SAN BERNARDINO COUNTY CHILDREN AND FAMILY SERVICES, E082307

Plaintiff and Respondent, (Super.Ct.Nos. J272793 & J274127) v. OPINION J.H.,

Defendant and Appellant.

APPEAL from the Superior Court of San Bernardino County. Cara D. Hutson,

Judge. Dismissed.

Law Offices of Vincent W. Davis & Associates and Vincent W. Davis for

Tom Bunton, County Counsel, Joseph R. Barrell, Deputy County Counsel for

Plaintiff and Respondent.

1 The juvenile court ordered A.M. and A.G. (collectively, the children) removed

from their foster placement with defendant and appellant J.H., who was one of the

children’s prospective adoptive parents. (Welf. & Inst. Code, § 366.26, subd. (n)(3).)1

J.H. contends the juvenile court erred by (1) removing the children from her care; (2)

terminating her de facto parent status; and (3) denying her request to be the children’s

prospective adoptive parent. We dismiss the appeal.

FACTS

The juvenile court made the following series of orders: (1) in June 2018,

granting the request of J.H. and her wife, L.H. (Wife) (collectively, Foster Parents) to be

A.M.’s de facto parents; (2) in July 2018, granting Foster Parents’ request to be A.G.’s

de facto parents; (3) in October 2018, terminating A.M.’s biological parents’ parental

rights; (4) in April 2019, designating Foster Parents as A.M.’s prospective adoptive

parents; (5) in May 2019, designating Foster Parents as A.G.’s prospective adoptive

parents and A.G.’s educational rights holders; and (6) in June 2019, designating Foster

Parents as A.M.’s educational rights holders.

By October 2020, Foster Parents had separated and were in the process of

divorcing. By April 2022, the children were spending half of their time at Wife’s home,

which was their primary residence, and half of their time at J.H.’s home. In May 2022,

plaintiff and respondent San Bernardino County Department of Children and Family

1 All subsequent statutory references will be to the Welfare and Institutions Code unless otherwise indicated.
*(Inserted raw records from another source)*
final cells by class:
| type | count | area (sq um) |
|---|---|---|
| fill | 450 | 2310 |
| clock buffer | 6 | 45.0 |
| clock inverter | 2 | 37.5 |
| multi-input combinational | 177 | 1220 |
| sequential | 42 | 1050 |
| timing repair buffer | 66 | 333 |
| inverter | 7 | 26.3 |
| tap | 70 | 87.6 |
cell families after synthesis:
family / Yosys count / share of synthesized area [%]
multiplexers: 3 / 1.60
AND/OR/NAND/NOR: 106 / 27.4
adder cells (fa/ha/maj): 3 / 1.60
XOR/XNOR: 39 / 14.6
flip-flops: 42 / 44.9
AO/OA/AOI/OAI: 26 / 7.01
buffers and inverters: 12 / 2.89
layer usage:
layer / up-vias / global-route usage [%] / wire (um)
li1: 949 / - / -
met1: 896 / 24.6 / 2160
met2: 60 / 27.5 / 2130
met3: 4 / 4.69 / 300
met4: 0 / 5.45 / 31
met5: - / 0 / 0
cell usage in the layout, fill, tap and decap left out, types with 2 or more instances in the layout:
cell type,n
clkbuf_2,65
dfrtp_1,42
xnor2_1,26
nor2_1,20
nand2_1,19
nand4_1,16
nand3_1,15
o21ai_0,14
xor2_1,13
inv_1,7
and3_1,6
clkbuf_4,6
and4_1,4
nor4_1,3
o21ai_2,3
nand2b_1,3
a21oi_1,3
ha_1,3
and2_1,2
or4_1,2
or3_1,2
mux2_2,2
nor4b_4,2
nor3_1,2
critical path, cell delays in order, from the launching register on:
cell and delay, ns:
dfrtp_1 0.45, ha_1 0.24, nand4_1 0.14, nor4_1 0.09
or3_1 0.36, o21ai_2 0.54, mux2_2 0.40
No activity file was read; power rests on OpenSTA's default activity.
[src/rtl/dice_sequencer.sv]
// rtl/dice_sequencer.sv - registered up/down table sequencer with wrap/saturate ends, index load and self-timed bursts
// value is always the table entry at idx; both are registered on the same edge.
module dice_sequencer #(
  parameter int LEN = 6,
  parameter int WIDTH = 3,
  parameter logic [LEN*WIDTH-1:0] PATTERN = 18'h16ADB,
  parameter int CW = 8,
  localparam int IW = $clog2(LEN)
) (
  input  logic             clk,
  input  logic             reset,
  input  logic             en,
  input  logic             down,
  input  logic             wrap,
  input  logic             load,
  input  logic [IW-1:0]    load_idx,
  input  logic             burst_start,
  input  logic [CW-1:0]    burst_len,
  output logic [IW-1:0]    idx,
  output logic [WIDTH-1:0] value,
  output logic             busy,
  output logic             done,
  output logic             at_end
);

  localparam logic [IW-1:0] LAST = IW'(LEN - 1);

  typedef enum logic {IDLE, RUN} state_t;

  state_t           state, state_next;
  logic [CW-1:0]    cnt, cnt_next;
  logic [IW-1:0]    idx_next, idx_step;
  logic             done_next;
  logic [WIDTH-1:0] table_mem [LEN];

  for (genvar g = 0; g < LEN; g++) begin : g_table
    assign table_mem[g] = PATTERN[g*WIDTH +: WIDTH];
  end

  // Ends either wrap to the opposite end or hold, depending on wrap.
  always_comb begin
    idx_step = idx;
    if (!down) begin
      if (idx == LAST) idx_step = wrap ? '0 : LAST;
      else             idx_step = idx + 1'b1;
    end else begin
      if (idx == '0)   idx_step = wrap ? LAST : '0;
      else             idx_step = idx - 1'b1;
    end
  end

  always_comb begin
    state_next = state;
    cnt_next   = cnt;
    idx_next   = idx;
    done_next  = 1'b0;
    if (load) begin
      idx_next   = (load_idx > LAST) ? LAST : load_idx;
      state_next = IDLE;
      cnt_next   = '0;
    end else begin
      case (state)
        IDLE: begin
          if (burst_start) begin
            if (burst_len == '0) begin
              done_next = 1'b1;
            end else begin
              state_next = RUN;
              cnt_next   = burst_len;
            end
          end else if (en) begin
            idx_next = idx_step;
          end
        end
        RUN: begin
          idx_next = idx_step;
          cnt_next = cnt - 1'b1;
          if (cnt == CW'(1)) begin
            state_next = IDLE;
            done_next  = 1'b1;
          end
        end
        default: state_next = IDLE;
      endcase
    end
  end

  always_ff @(posedge clk) begin
    if (reset) begin
      state <= IDLE;
      cnt   <= '0;
      idx   <= '0;
      value <= table_mem[0];
      done  <= 1'b0;
    end else begin
      state <= state_next;
      cnt   <= cnt_next;
      idx   <= idx_next;
      value <= table_mem[idx_next];
      done  <= done_next;
    end
  end

  assign busy   = (state == RUN);
  assign at_end = down ? (idx == '0) : (idx == LAST);

endmodule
2 Service (the Department) filed a notice of its intent to remove the children from J.H.’s

care, leaving them full-time in their foster placement with Wife.
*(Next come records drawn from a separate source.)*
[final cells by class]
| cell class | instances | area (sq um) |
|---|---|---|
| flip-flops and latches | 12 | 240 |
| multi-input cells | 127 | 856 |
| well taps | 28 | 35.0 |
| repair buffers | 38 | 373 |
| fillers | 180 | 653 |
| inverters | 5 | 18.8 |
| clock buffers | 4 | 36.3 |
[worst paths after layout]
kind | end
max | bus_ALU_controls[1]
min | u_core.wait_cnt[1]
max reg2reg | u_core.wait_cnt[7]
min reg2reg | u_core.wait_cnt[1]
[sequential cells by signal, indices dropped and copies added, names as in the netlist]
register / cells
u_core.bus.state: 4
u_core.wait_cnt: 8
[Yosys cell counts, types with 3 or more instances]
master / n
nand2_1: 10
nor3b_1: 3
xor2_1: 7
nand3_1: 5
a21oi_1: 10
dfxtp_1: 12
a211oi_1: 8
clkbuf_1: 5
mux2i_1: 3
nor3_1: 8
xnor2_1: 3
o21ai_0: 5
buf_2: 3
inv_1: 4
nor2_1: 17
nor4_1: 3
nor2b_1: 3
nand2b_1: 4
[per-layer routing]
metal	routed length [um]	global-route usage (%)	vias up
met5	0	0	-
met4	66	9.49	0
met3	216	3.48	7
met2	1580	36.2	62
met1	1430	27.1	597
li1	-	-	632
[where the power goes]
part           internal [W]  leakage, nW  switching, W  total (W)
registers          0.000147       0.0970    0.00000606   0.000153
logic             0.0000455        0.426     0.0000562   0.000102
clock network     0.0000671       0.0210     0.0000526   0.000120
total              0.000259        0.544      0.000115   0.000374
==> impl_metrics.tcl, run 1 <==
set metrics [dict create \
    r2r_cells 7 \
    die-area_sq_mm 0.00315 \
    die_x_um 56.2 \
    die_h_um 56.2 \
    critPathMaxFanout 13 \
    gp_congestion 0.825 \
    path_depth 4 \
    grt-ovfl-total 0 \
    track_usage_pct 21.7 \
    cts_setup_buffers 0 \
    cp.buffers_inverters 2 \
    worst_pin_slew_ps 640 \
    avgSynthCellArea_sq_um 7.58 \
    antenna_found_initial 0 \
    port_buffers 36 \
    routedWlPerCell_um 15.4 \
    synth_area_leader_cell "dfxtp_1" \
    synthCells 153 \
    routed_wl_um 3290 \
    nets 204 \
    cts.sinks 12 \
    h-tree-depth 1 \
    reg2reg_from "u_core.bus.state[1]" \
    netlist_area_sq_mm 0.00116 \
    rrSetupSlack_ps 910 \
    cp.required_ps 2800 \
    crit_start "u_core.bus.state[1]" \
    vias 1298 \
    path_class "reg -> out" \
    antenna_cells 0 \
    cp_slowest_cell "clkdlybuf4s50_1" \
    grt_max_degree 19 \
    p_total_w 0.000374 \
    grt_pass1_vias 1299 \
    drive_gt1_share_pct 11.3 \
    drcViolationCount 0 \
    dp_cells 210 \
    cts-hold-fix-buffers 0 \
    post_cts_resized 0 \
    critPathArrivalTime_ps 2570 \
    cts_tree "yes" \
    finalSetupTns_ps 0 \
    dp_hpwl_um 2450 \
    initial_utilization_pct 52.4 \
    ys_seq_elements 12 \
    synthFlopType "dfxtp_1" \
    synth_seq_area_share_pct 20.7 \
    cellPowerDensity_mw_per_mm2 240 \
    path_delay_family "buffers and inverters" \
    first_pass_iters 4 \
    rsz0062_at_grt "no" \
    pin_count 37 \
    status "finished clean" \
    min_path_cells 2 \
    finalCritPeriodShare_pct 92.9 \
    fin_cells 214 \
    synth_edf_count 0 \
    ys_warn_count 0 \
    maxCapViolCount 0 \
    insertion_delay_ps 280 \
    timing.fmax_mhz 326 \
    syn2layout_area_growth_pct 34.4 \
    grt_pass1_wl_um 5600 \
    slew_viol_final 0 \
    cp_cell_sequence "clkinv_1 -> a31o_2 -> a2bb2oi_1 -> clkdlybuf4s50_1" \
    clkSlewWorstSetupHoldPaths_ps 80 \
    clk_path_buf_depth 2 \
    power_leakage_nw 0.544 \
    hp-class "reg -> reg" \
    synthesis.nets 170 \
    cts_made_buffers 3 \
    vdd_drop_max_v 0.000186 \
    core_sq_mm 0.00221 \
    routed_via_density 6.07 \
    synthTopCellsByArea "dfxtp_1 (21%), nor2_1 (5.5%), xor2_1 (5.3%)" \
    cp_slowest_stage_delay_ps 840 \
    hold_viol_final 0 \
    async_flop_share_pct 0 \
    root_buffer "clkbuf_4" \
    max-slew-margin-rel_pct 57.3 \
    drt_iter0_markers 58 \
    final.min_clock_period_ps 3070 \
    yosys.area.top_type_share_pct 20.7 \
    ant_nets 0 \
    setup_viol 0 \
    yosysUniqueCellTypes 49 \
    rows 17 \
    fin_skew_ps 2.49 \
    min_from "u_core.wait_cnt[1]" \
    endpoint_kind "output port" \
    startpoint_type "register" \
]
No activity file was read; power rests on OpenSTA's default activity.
===== config.mk =====
export PLATFORM = sky130hd
export DESIGN_NAME = i2s_rx
export DESIGN_NICKNAME = d
export VERILOG_FILES = /design/src/rtl/i2s_rx.sv
export SDC_FILE = /design/constraint.sdc
export NUM_CORES = 1
export LEC_CHECK = 0
export BUFFER_PORTS_ARGS = -buffer_cell sky130_fd_sc_hd__buf_2
export CAP_MARGIN = 20
export CORE_MARGIN = 4
export CORE_UTILIZATION = 60
export CTS_BUF_LIST = sky130_fd_sc_hd__clkbuf_4
export CTS_CLUSTER_DIAMETER = 80
export DETAILED_ROUTE_END_ITERATION = 16
export HOLD_SLACK_MARGIN = 0.02
export PLACE_DENSITY = 0.81
export SLEW_MARGIN = 20
export SYNTH_ARGS = -nofsm -noshare
export SYNTH_HDL_FRONTEND = slang
export SYNTH_SLANG_ARGS = --single-unit

===== constraint.sdc =====
create_clock -name clk -period 4.19 [get_ports clk]
set_input_delay 0.2095 -clock clk [delete_from_list [all_inputs] [get_ports clk]]
set_output_delay 0.2095 -clock clk [all_outputs]
set_load 0.02 [all_outputs]
--- config.mk ---
export PLATFORM = sky130hd
export DESIGN_NAME = control_unit
export DESIGN_NICKNAME = d
export VERILOG_FILES = /design/src/rtl/control_unit.sv
export SDC_FILE = /design/constraint.sdc
export NUM_CORES = 1
export LEC_CHECK = 0
export ABC_AREA = 1
export CAP_MARGIN = 5
export CORE_MARGIN = 8
export CORE_UTILIZATION = 38
export DETAILED_ROUTE_END_ITERATION = 10
export GPL_TIMING_DRIVEN = 0
export PLACE_DENSITY = 0.69
export SLEW_MARGIN = 20
export SYNTH_ARGS = -nofsm -noshare
export SYNTH_HDL_FRONTEND = slang
export SYNTH_SLANG_ARGS = --single-unit
--- constraint.sdc ---
create_clock -name clk -period 1 [get_ports clk]
set_input_delay 0.2 -clock clk [delete_from_list [all_inputs] [get_ports clk]]
set_output_delay 0.2 -clock clk [all_outputs]
set_load 0.02 [all_outputs]
<file path="config.mk">
export PLATFORM = sky130hd
export DESIGN_NAME = sort4_seq
export DESIGN_NICKNAME = d
export VERILOG_FILES = /design/src/rtl/sort4_seq.sv
export SDC_FILE = /design/constraint.sdc
export NUM_CORES = 1
export LEC_CHECK = 0
export ABC_CLOCK_PERIOD_IN_PS = 5100
export BUFFER_PORTS_ARGS = -buffer_cell sky130_fd_sc_hd__buf_2
export CORE_MARGIN = 2
export CORE_UTILIZATION = 56
export CTS_CLUSTER_SIZE = 10
export DETAILED_ROUTE_END_ITERATION = 6
export HOLD_SLACK_MARGIN = 0.03
export PLACE_DENSITY = 0.85
export SLEW_MARGIN = 20
export SYNTH_ARGS = -nofsm -noshare
export SYNTH_HDL_FRONTEND = slang
export SYNTH_SLANG_ARGS = --single-unit
</file>
<file path="constraint.sdc">
create_clock -name clk -period 5.1 [get_ports clk]
set_input_delay 1.275 -clock clk [delete_from_list [all_inputs] [get_ports clk]]
set_output_delay 1.275 -clock clk [all_outputs]
set_load 0.005 [all_outputs]
</file>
At a hearing in September 2023, the juvenile court found J.H. did not participate

in therapy or a psychological assessment, as advised by the Department; A.M. was

overeating while in J.H.’s care; and J.H. failed to provide the children with stability. In

contrast, the juvenile court found that Wife was a stable presence for the children. The

juvenile court ordered the children removed from their placement with J.H. and that

Wife be the sole prospective adoptive parent.

DISCUSSION

A. REMOVAL

J.H. contends the juvenile court erred by removing the children from their

placement with her. The Department asserts that after the biological parents’ parental

rights have been terminated the issue of removal is reviewable only by means of a

petition for extraordinary writ review. The Department is correct.

“After parental rights have been terminated pursuant to Section 366.26, an order

by the court that a dependent child is to reside in, be retained in, or be removed from a

specific placement, is not appealable at any time unless all of the following apply: [¶]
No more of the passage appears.